Síntesis del capítulo, Yejezkel 28

Síntesis del capítulo, Yejezkel 28

 

La arrogancia del príncipe de Tzor, Tiro (Versículos 1-10)

Esta profecía está dedicada al "príncipe de Tzor", y aparentemente se refiere al rey de Tzor. El profeta acusa al gobernante de Tzor de arrogancia excesiva, hasta el punto de considerarse a sí mismo un dios: "Dios soy yo; en el asiento de Dios estoy sentado, en medio de los mares” y también pensaba que era más sabio que Daniel, el sabio ugárico (que fue mencionado anteriormente, capítulo 14, versículo 14). El príncipe de Tzor creyó con su "sabiduría" acumular bienes, ejército y plata, pero estos no lo ayudarán en tiempos de angustia: Dios traerá extranjeros contra él y lo atacarán. El profeta se burla del príncipe de Tzor y pregunta: “¿Porfiarás en decir: "Dios soy yo", en presencia de quien te mata? Mas tú eres hombre y no Dios, en la mano de aquel que te traspasa. Morirás de la muerte de los incircuncisos, por mano de los extraños; porque Yo lo he dicho", dice el Señor Dios " (versículos 9-10).

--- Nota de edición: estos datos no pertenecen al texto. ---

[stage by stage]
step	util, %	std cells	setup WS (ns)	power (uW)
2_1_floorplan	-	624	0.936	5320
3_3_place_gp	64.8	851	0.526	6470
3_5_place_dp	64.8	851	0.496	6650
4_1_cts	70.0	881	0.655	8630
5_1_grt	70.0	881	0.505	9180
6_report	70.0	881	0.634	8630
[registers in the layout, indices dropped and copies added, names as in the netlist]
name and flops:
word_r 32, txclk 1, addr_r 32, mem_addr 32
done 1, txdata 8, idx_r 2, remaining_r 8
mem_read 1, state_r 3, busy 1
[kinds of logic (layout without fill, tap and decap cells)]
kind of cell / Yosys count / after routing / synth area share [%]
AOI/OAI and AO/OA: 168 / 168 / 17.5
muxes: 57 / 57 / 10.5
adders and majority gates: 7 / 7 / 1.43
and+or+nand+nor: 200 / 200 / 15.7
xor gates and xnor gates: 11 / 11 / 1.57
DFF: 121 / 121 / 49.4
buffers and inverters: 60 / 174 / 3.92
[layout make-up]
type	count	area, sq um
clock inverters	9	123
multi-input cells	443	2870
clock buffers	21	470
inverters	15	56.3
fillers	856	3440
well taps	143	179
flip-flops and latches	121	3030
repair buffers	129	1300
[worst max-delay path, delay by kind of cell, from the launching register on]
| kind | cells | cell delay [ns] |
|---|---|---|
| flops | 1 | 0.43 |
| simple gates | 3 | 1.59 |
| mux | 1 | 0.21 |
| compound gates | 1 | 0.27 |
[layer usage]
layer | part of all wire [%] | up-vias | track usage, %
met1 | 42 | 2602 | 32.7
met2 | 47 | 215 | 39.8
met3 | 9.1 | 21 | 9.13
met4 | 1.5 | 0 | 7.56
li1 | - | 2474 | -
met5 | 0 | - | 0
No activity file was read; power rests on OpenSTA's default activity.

La profecía referida al rey de Tzor (Versículos 11-19)

Esta profecía es enigmática. El profeta describe al rey de Tzor como alguien que estuvo en el jardín del Edén, y caminó como un querubín en el monte santo, "Perfecto eras en tus caminos desde el día que fuiste creado, hasta que la iniquidad fue hallada en ti" (versículo 15). Pero debido a sus muchos pecados, profanó el monte santo " A causa de la abundancia de tu tráfico, te llenaron de violencia, y tú has pecado; por tanto Yo te he degradado, (echándote) del monte de Dios... Se te ha ensoberbecido el corazón a causa de tu hermosura; has corrompido tu sabiduría con motivo de tu esplendor; por eso, te echo a tierra; te pongo delante de reyes, para que te miren" (versículos 16-17). Esta profecía recuerda de cierta manera la historia del jardín del Edén del libro de Bereshit, pero difiere de ella en muchos aspectos.

La profecía alusiva a Tzidón, Sidón (Versículos 20-24)

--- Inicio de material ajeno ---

<file path="config.mk">
export PLATFORM = sky130hd
export DESIGN_NAME = pong_score_counter
export DESIGN_NICKNAME = d
export VERILOG_FILES = /design/src/rtl/pong_score_counter_pkg.sv /design/src/rtl/bcd2_counter.sv /design/src/rtl/pong_score_counter.sv
export SDC_FILE = /design/constraint.sdc
export NUM_CORES = 1
export LEC_CHECK = 0
export BUFFER_PORTS_ARGS = -buffer_cell sky130_fd_sc_hd__buf_4
export CORE_ASPECT_RATIO = 0.7
export CORE_MARGIN = 4
export CORE_UTILIZATION = 63
export DETAILED_ROUTE_END_ITERATION = 7
export GPL_TIMING_DRIVEN = 0
export PLACE_DENSITY_LB_ADDON = 0.12
export SLEW_MARGIN = 20
export SYNTH_ARGS = -nofsm -noshare
export SYNTH_HDL_FRONTEND = slang
export SYNTH_SLANG_ARGS = --single-unit
</file>
<file path="constraint.sdc">
create_clock -name clk -period 3.4 [get_ports clk]
set_input_delay 0.68 -clock clk [delete_from_list [all_inputs] [get_ports clk]]
set_output_delay 0.68 -clock clk [all_outputs]
set_load 0.01 [all_outputs]
</file>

Después de las profecías sobre Tzor, aparece aquí una profecía sobre Tzidón:"Heme aquí contra ti, oh Tzidón, pues seré glorificado en medio de ti, y conocerán que Yo soy el Señor, cuando en ella ejecute juicios, y Me santifique en ella" (versículo 22). A diferencia de las otras profecías sobre las naciones, el profeta no menciona ningún pecado específico de Tzidón.

Palabras de consuelo a Israel (Versículos 25-26)

Junto a las palabras de destrucción sobre las naciones, se entrelazan aquí palabras de consuelo para Israel: "Así dice el Señor Dios: "Cuando Yo hubiere congregado la casa de Israel de entre los pueblos, en donde hayan sido dispersados, Me santificaré en ellos a la vista de las naciones, y habitarán en su tierra que di a Mi siervo Iaacov; y habitarán confiadamente en ella, y edificarán casas, y plantarán viñas; y vivirán seguros, cuando Yo hubiere ejecutado juicios contra todos aquellos que los desprecian por todos lados; y conocerán que Yo soy el Señor, su Dios" (versículos 25-26).